Michael Lenard James and NaTasha Yvette Williams  (photo by Carol Rosegg)
Forgive our adding an exclamation point to the title of the show; it expresses our enthusiasm for this original contemporary musical that shares with American musicals of days gone by some savvy storytelling and tuneful music.  We recall from long ago a course we took called The History of Jazz.  We learned that jazz began in New Orleans and was carried up the Mississippi River to St. Louis and Chicago.  At first the tale was only words on a page; later it was the records we listened to as we traced the evolution of a genuine American art form.  But now?

Storyville! (sorry, can't help it) at the York Theatre shows us how it happened.  As any writer will tell you, showing is better than telling.  This musical illustrates the events surrounding the demolition of a seedy part of New Orleans, not far from The Latin Quarter, inhabited by people of color who made music and ran brothels--women who sold their bodies and the sailors who bought their love. The year is 1917 but no mention is made of WWI.

The book by Ed Bullins is a fine one, telling the story of one Butch "Cobra" Brown (Kyle Robert Carter) a trumpet player and ex-prizefighter who arrives in Storyville, hoping to find a job in a band.  He comes up against the crooked Mayor Mickey Mulligan (D.C. Anderson) and Hot Licks Sam (Michael Lenard James) who wants no competition; he falls in love with the proud and talented Tigre Savoy (Zakiya Young) who holds herself for music alone and arouses the spite of the other young women in the "sporting house".  Narration of the story is provided by Countess Willy Danger (Ernestine Jackson) who dresses in men's formal attire.  Local color is provided by Mama Magique (NaTasha Yvette Williams) who casts a mean voodoo spell.
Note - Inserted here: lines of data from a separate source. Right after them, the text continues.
### src/cmd_pkg.sv
// constants, field layouts and types shared by the command decoder files
package cmd_pkg;
   // ------------------------------------------------------------
   // clock and timing
   // ------------------------------------------------------------
   localparam int CLK_HZ          = 40_000_000;
   localparam int SLOT_MS         = 15;
   localparam int SLOT_CYCLES     = CLK_HZ / 1000 * SLOT_MS;
   localparam int PULSE_MS        = 15;
   localparam int PULSE_CYCLES    = CLK_HZ / 1000 * PULSE_MS;
   localparam int SER_CLK_DHZ     = 42700;   // 4.27 kHz in tenths of a hertz
   localparam int SER_HALF_CYCLES = CLK_HZ * 10 / (2 * SER_CLK_DHZ);
   // ------------------------------------------------------------
   // output counts and message sizes
   // ------------------------------------------------------------
   localparam int N_DISCRETE  = 128;
   localparam int N_GATED     = 96;
   localparam int FIRST_GATED = N_DISCRETE - N_GATED;
   localparam int N_SERIAL    = 48;
   localparam int SER_BITS    = 37;
   localparam int UP_BITS     = 60;
   localparam int HOST_BITS   = 44;
   localparam int COUNT_W     = 8;
   localparam int ADDR_W      = 8;
   localparam int SEL_W       = 7;
   localparam int CHAN_W      = 6;
   localparam int BITCNT_W    = 6;
   // ------------------------------------------------------------
   // message fields: a 44-bit core, wrapped by address and parity uplink
   // ------------------------------------------------------------
   localparam int UP_ADDR_LSB = 52;
   localparam int UP_CORE_LSB = 8;
   localparam int KIND_BIT    = 43;
   localparam int CHAN_LSB    = 37;
   localparam int SUBOP_LSB   = 7;
   localparam int SUBOP_W     = 2;
   localparam int SUBOP_VAL   = 9;
   typedef enum logic [1:0] {
      SUB_PULSE  = 2'h0,
      SUB_DISCEN = 2'h1,
      SUB_SEREN  = 2'h2,
      SUB_ROUTE  = 2'h3
   } subop_e;
   typedef enum logic {
      SLOT_UPLINK = 1'b0,
      SLOT_HOST   = 1'b1
   } slot_e;
   // ------------------------------------------------------------
   // apb map
   // ------------------------------------------------------------
   localparam logic [11:0] OFF_CTRL   = 12'h000;
   localparam logic [11:0] OFF_STATUS = 12'h004;
   localparam logic [ADDR_W-1:0] ADDR_RESET = 8'h5a;  // arbitrary default
   localparam int ST_ALARM  = 8;
   localparam int ST_DISCEN = 9;
   localparam int ST_SEREN  = 10;
   localparam int ST_ROUTE  = 11;
   localparam int ST_SLOT   = 12;
   localparam int ST_PBUSY  = 13;
   localparam int ST_SBUSY  = 14;
   localparam int N_PINS    = 6;
endpackage

### src/exec_if.sv
// start request and busy answer between the decoder and an output unit
interface exec_if;
   logic                             start;
   logic [cmd_pkg::SEL_W-1:0]        sel;
   logic [cmd_pkg::SER_BITS-1:0]     payload;
   logic                             busy;
   modport ctrl (output start, output sel, output payload, input busy);
   modport unit (input start, input sel, input payload, output busy);
endinterface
The music (by Mildred Kayden who wrote some fine lyrics to match) is beyond tuneful; toe-tapping and humming seemed about right. All of the songs were music to our ears, so to speak, but a couple numbers were memorable.  "The Funeral" opens the show in true N'awlins style. "Back O'Town Rag" got everyone moving.  "The Blue Book" let the "ladies of the evening" (Karen Burthwright, Dameka Hayes, and Leajato Robinson) strut their stuff.  Ms. Young has a lovely ballad "Riffs and Breaks" as well as a fine duet with Mr. Carter "What's For Real".  Spoiler alert!  Although the piece begins with a funeral, it ends happily for all, except for the charmingly slimy boulevardier Baron Fontainebleau (Carl Wallnau) who doesn't get the girl.  Pianist William Foster McDaniel was Music Director of the seven-piece jazz band which never let up on the energy.

Director Bill Castellino served the piece well and kept the action moving along.  Each song rose out of the action and never failed to seem motivated.  The single set was created by Producing Artistic Director James Morgan--a small stage on one side, a bar on the other--and everything just as seedy as one might expect.  The dazzling costumes by Nicole Wee fitted each character to the proverbial "T".  Michael Gottlieb's lighting was effective, as was Mercedes Ellington's choreography.  We have been known to express some violent objections to over-amplification; not so here.  Janie Bullard's Sound Design permitted the singers to be understood above the music without hurting the ears.

It is well worth noting that The York Theatre Company is the only theater in New York that is committed to developing and producing new musical theatre works and has been doing so for over forty years.  Rediscovering musical gems of the past is also part of their mission.  Storyville will be performed until August 17th and we predict that tickets will be hard to get.  Don't miss out!